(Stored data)

▼

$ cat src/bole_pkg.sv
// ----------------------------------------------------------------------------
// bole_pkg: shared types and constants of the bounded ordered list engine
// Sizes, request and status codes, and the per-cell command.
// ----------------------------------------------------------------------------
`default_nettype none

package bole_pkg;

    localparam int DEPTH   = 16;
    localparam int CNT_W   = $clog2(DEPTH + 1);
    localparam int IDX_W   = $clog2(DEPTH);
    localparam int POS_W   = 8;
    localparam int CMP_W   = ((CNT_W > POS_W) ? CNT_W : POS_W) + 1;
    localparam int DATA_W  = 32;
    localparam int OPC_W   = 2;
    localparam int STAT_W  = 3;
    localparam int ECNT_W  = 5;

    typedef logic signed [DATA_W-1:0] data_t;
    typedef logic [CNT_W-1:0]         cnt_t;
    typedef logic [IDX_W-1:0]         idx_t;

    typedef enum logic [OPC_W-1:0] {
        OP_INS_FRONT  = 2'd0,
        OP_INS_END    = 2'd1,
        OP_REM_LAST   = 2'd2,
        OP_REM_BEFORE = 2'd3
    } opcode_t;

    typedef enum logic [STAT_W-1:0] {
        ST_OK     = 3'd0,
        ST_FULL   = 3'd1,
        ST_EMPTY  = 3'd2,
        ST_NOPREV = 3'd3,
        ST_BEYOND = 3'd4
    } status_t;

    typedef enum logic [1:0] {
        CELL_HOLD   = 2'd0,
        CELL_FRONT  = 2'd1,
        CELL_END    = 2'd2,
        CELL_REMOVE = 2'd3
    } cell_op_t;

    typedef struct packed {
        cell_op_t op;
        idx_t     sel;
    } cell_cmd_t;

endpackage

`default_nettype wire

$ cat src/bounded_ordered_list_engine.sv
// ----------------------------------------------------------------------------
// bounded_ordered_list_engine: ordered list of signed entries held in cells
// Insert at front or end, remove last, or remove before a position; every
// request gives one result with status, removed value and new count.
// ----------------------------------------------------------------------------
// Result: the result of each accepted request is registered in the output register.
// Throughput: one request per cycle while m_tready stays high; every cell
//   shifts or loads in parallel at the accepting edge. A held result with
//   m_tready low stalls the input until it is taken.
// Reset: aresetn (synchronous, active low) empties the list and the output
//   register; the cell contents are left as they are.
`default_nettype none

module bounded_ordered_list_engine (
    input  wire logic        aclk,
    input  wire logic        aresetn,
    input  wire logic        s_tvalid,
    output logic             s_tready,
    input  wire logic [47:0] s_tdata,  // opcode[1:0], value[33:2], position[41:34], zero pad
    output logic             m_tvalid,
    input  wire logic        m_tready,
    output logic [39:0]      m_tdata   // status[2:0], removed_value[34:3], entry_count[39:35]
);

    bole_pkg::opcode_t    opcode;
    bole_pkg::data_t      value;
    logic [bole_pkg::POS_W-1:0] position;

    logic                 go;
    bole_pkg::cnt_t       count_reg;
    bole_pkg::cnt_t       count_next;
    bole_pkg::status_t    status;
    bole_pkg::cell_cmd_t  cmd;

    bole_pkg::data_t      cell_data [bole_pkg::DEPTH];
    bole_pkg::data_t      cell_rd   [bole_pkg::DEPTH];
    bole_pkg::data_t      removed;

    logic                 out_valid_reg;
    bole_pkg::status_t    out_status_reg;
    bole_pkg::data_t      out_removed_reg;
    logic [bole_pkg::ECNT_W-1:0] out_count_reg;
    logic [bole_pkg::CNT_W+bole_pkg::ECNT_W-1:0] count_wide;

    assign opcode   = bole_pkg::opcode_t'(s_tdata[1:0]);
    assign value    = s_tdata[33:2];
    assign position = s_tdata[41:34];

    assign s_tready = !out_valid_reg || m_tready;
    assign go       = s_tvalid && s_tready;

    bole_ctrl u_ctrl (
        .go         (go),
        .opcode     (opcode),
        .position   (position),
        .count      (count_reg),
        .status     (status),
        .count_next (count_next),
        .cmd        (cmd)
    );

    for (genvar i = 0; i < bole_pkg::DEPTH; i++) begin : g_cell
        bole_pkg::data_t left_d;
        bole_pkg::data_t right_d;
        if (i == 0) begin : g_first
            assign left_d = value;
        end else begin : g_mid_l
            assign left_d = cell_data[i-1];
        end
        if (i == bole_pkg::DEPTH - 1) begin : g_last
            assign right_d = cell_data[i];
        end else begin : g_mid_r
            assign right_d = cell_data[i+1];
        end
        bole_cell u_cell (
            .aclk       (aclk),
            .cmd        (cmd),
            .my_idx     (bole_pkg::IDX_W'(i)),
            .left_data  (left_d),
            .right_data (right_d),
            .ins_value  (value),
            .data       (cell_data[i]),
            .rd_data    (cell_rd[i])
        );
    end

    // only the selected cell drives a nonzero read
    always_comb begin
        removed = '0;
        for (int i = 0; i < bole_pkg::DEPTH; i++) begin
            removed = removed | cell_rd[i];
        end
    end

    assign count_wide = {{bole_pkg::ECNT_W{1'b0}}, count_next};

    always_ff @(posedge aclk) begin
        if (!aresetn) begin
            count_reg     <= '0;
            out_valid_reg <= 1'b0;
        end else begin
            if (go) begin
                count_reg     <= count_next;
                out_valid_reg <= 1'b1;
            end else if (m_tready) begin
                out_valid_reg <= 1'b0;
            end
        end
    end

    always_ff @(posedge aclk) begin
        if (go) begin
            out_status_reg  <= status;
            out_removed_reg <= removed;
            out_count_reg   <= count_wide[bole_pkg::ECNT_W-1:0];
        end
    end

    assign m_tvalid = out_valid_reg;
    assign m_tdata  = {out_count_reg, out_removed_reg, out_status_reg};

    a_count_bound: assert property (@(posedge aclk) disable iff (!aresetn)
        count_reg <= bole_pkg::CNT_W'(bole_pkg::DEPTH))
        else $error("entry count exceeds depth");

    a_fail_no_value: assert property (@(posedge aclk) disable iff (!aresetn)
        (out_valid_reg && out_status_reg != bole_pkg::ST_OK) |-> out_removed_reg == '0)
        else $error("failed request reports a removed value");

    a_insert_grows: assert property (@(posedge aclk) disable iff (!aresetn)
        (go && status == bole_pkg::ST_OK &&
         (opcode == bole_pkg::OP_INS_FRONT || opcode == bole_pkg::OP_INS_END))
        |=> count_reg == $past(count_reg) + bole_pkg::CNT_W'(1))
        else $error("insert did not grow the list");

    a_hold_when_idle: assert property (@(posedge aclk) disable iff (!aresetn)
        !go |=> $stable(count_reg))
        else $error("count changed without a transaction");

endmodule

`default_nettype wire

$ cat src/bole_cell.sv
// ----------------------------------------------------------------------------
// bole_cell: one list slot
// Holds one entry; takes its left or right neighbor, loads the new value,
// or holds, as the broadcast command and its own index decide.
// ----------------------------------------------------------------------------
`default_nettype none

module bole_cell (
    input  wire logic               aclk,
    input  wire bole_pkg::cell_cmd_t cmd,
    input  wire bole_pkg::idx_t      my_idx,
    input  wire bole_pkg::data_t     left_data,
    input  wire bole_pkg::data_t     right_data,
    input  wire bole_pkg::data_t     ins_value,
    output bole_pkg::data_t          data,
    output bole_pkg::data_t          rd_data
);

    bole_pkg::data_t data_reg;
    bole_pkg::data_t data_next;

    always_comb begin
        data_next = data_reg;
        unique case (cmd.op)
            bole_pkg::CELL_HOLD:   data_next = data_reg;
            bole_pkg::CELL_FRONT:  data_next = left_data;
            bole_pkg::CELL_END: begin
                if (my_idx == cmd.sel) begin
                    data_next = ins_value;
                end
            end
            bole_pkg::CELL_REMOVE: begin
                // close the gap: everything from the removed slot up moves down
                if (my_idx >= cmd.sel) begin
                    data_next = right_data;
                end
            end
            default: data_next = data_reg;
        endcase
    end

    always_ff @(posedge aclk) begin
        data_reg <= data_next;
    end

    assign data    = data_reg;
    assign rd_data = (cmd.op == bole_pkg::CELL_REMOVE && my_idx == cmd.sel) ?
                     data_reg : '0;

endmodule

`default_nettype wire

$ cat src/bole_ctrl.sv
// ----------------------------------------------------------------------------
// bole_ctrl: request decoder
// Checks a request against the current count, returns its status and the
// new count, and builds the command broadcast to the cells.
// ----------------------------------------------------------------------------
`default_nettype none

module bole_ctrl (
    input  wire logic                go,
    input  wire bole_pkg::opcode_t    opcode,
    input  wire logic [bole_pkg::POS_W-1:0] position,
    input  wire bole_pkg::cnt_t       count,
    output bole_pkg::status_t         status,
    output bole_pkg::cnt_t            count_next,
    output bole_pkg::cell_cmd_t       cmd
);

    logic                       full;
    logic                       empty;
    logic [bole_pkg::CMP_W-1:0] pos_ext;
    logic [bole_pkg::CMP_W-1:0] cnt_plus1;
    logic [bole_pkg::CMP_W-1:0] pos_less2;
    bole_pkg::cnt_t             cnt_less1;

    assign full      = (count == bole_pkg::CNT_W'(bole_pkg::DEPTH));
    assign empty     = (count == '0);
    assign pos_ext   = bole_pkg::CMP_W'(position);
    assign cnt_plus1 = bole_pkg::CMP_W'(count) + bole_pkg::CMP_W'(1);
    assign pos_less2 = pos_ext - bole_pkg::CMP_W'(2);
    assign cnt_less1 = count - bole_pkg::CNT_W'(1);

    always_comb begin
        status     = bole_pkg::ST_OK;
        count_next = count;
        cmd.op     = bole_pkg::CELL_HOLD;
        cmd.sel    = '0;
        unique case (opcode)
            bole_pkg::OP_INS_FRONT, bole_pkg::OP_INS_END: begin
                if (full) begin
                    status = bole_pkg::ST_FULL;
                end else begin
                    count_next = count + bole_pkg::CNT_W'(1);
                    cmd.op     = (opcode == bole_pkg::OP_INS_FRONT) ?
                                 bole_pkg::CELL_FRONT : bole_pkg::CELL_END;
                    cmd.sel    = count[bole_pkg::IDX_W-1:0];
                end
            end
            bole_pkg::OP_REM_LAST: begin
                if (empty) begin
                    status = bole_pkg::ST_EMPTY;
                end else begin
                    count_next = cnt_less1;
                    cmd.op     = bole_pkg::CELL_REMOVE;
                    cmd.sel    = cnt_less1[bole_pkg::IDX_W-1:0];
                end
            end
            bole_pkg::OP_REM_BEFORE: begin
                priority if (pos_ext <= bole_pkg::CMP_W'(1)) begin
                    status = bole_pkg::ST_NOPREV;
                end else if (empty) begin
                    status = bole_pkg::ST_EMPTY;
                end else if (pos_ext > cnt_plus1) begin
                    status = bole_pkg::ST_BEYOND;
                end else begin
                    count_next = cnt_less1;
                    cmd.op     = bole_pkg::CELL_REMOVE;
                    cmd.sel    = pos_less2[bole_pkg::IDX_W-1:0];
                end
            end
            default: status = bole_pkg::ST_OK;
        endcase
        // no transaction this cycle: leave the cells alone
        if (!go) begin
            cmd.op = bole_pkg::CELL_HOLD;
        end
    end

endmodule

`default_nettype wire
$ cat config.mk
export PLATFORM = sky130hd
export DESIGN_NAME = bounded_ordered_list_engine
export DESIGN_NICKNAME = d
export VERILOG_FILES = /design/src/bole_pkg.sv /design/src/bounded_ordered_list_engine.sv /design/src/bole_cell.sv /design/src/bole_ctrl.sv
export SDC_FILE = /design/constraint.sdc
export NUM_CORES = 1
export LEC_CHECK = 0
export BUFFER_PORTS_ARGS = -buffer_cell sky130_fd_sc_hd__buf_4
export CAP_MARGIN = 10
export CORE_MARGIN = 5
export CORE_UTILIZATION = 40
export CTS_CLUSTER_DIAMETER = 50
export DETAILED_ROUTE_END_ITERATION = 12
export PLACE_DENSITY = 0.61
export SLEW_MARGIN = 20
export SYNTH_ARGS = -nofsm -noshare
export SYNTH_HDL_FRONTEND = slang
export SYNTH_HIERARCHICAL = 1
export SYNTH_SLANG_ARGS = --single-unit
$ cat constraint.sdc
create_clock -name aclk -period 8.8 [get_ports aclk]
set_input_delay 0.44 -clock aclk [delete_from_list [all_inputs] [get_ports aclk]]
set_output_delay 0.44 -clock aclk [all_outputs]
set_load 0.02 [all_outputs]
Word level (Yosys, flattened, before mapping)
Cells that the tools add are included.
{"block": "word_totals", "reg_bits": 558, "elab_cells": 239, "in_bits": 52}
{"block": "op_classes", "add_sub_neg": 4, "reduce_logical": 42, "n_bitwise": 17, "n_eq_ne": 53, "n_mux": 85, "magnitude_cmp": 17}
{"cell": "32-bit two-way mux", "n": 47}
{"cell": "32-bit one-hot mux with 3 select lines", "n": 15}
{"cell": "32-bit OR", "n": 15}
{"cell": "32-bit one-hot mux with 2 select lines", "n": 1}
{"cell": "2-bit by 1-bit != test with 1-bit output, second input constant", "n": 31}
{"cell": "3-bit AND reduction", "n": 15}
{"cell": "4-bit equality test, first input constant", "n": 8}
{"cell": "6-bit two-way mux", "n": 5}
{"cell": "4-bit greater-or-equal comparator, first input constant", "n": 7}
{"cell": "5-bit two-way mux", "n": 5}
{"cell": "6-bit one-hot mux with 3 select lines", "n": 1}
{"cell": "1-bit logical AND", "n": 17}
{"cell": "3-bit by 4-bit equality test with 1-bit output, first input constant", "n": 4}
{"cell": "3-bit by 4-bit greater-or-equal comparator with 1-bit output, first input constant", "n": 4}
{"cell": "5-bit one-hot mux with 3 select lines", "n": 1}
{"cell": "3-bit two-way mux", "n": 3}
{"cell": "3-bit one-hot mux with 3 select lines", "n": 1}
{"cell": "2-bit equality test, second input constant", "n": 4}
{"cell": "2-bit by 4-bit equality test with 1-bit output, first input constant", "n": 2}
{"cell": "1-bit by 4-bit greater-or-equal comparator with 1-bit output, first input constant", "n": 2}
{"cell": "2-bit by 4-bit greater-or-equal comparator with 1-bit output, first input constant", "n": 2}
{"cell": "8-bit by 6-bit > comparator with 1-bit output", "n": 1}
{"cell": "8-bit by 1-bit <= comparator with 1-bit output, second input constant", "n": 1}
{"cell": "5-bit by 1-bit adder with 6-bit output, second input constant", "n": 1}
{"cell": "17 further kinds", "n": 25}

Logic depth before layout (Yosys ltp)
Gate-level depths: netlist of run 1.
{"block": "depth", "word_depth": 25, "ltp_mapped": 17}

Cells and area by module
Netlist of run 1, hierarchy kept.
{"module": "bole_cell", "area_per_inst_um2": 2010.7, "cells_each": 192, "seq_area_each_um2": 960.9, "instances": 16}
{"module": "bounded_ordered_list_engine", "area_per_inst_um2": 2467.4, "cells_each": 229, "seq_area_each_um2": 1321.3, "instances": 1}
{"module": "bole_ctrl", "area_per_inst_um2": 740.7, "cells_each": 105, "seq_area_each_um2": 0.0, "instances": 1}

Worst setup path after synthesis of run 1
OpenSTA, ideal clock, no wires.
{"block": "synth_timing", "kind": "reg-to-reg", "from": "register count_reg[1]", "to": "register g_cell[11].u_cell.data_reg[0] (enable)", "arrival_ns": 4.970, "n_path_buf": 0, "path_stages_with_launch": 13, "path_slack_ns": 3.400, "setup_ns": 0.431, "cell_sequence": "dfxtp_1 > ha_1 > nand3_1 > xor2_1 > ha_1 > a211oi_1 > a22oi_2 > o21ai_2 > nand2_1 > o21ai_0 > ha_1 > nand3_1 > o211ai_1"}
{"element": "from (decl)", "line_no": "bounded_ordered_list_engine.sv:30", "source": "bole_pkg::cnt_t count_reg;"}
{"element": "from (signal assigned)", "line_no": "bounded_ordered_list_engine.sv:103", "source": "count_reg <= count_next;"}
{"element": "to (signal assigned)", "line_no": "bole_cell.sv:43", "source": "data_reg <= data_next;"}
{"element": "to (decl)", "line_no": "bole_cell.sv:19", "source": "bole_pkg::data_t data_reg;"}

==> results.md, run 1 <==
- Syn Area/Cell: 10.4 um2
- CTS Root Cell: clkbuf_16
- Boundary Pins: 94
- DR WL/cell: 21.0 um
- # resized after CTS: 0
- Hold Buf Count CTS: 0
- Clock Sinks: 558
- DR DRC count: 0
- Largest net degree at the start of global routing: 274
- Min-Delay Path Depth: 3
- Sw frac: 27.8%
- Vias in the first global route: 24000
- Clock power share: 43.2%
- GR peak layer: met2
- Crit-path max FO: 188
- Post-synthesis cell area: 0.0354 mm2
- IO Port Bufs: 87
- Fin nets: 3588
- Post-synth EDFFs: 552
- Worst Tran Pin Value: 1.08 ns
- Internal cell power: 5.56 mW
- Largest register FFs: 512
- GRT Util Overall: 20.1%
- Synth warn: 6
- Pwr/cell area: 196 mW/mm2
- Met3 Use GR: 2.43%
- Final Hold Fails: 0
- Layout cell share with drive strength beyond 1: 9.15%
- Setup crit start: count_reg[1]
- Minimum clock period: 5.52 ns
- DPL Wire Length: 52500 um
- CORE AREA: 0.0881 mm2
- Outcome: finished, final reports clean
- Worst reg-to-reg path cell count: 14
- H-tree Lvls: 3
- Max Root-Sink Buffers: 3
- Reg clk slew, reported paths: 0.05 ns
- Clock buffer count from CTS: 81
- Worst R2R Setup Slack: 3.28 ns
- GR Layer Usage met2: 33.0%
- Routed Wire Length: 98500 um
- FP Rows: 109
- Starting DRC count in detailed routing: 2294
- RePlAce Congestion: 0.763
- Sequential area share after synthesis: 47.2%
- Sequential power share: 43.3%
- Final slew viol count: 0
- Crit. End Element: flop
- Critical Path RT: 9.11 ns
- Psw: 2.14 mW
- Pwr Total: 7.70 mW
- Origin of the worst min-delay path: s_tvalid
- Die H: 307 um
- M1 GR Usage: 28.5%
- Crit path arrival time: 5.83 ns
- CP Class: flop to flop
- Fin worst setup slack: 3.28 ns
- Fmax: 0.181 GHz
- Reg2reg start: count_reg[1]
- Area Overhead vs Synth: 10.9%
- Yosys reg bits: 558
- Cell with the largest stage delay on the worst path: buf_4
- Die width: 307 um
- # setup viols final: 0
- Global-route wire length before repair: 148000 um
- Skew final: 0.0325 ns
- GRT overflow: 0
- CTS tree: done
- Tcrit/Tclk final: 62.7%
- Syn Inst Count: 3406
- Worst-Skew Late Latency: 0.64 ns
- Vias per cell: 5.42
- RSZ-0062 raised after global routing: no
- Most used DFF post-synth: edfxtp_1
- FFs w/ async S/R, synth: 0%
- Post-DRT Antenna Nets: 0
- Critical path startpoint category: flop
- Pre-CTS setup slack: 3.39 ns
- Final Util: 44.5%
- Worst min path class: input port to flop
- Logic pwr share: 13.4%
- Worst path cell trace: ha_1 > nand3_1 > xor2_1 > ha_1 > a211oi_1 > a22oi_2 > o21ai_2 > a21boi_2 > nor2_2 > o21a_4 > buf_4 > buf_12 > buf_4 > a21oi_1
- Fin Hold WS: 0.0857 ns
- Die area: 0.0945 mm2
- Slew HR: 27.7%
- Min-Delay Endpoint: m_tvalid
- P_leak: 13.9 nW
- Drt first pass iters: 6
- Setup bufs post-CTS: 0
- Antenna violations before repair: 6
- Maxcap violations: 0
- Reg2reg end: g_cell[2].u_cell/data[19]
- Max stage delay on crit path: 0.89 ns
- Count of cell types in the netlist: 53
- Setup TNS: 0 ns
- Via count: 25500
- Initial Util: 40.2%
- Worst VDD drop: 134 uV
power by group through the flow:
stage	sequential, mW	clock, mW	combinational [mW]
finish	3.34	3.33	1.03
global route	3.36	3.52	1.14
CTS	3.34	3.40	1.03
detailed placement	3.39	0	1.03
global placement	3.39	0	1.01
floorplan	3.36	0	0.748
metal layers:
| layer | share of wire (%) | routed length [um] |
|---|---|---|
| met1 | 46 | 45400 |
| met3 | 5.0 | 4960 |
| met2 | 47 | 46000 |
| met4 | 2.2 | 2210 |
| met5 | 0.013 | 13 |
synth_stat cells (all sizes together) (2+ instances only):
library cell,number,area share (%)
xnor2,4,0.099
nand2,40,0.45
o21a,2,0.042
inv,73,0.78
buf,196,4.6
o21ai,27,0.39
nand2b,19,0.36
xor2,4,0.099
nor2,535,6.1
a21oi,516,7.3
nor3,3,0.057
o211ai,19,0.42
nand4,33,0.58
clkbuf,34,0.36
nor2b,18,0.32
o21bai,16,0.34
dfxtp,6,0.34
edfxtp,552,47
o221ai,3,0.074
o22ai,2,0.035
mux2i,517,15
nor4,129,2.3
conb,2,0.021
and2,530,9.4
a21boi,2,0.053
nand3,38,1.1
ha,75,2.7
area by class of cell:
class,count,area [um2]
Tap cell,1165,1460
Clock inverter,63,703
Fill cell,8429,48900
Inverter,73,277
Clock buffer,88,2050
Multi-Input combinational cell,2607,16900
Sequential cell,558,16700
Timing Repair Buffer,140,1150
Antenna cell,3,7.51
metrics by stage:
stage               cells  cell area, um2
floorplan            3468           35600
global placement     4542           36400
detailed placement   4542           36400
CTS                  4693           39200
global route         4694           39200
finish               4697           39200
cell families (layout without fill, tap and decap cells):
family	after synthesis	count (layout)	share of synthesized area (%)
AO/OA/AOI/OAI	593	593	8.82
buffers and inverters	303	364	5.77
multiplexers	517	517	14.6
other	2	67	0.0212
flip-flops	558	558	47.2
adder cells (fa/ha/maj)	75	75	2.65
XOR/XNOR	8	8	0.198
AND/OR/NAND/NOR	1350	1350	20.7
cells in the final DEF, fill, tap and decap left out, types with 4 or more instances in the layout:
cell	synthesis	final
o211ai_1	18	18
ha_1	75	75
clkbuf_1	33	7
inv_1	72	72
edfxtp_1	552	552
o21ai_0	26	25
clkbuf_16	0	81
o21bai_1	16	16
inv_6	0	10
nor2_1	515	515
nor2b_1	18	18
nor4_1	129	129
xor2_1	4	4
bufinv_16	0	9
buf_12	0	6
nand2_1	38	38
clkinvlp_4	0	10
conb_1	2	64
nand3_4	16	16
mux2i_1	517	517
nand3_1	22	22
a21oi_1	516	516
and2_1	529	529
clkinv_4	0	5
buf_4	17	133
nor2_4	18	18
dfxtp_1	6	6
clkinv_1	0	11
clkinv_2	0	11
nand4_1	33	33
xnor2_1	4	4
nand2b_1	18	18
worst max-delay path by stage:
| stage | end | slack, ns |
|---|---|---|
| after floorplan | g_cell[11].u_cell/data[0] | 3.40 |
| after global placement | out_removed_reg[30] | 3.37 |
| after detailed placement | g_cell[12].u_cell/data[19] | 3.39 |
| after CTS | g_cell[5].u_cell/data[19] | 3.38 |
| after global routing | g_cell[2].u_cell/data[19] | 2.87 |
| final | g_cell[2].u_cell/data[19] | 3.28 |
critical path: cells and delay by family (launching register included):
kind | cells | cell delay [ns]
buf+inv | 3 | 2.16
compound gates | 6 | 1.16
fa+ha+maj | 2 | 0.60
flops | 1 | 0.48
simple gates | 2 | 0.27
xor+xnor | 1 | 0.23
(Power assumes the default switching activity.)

▲

Could you output exactly the lines from the one containing "flops | 1 | 0.48" to the end of the entries above, both included, and no others?

- Task result -
flops | 1 | 0.48
simple gates | 2 | 0.27
xor+xnor | 1 | 0.23
(Power assumes the default switching activity.)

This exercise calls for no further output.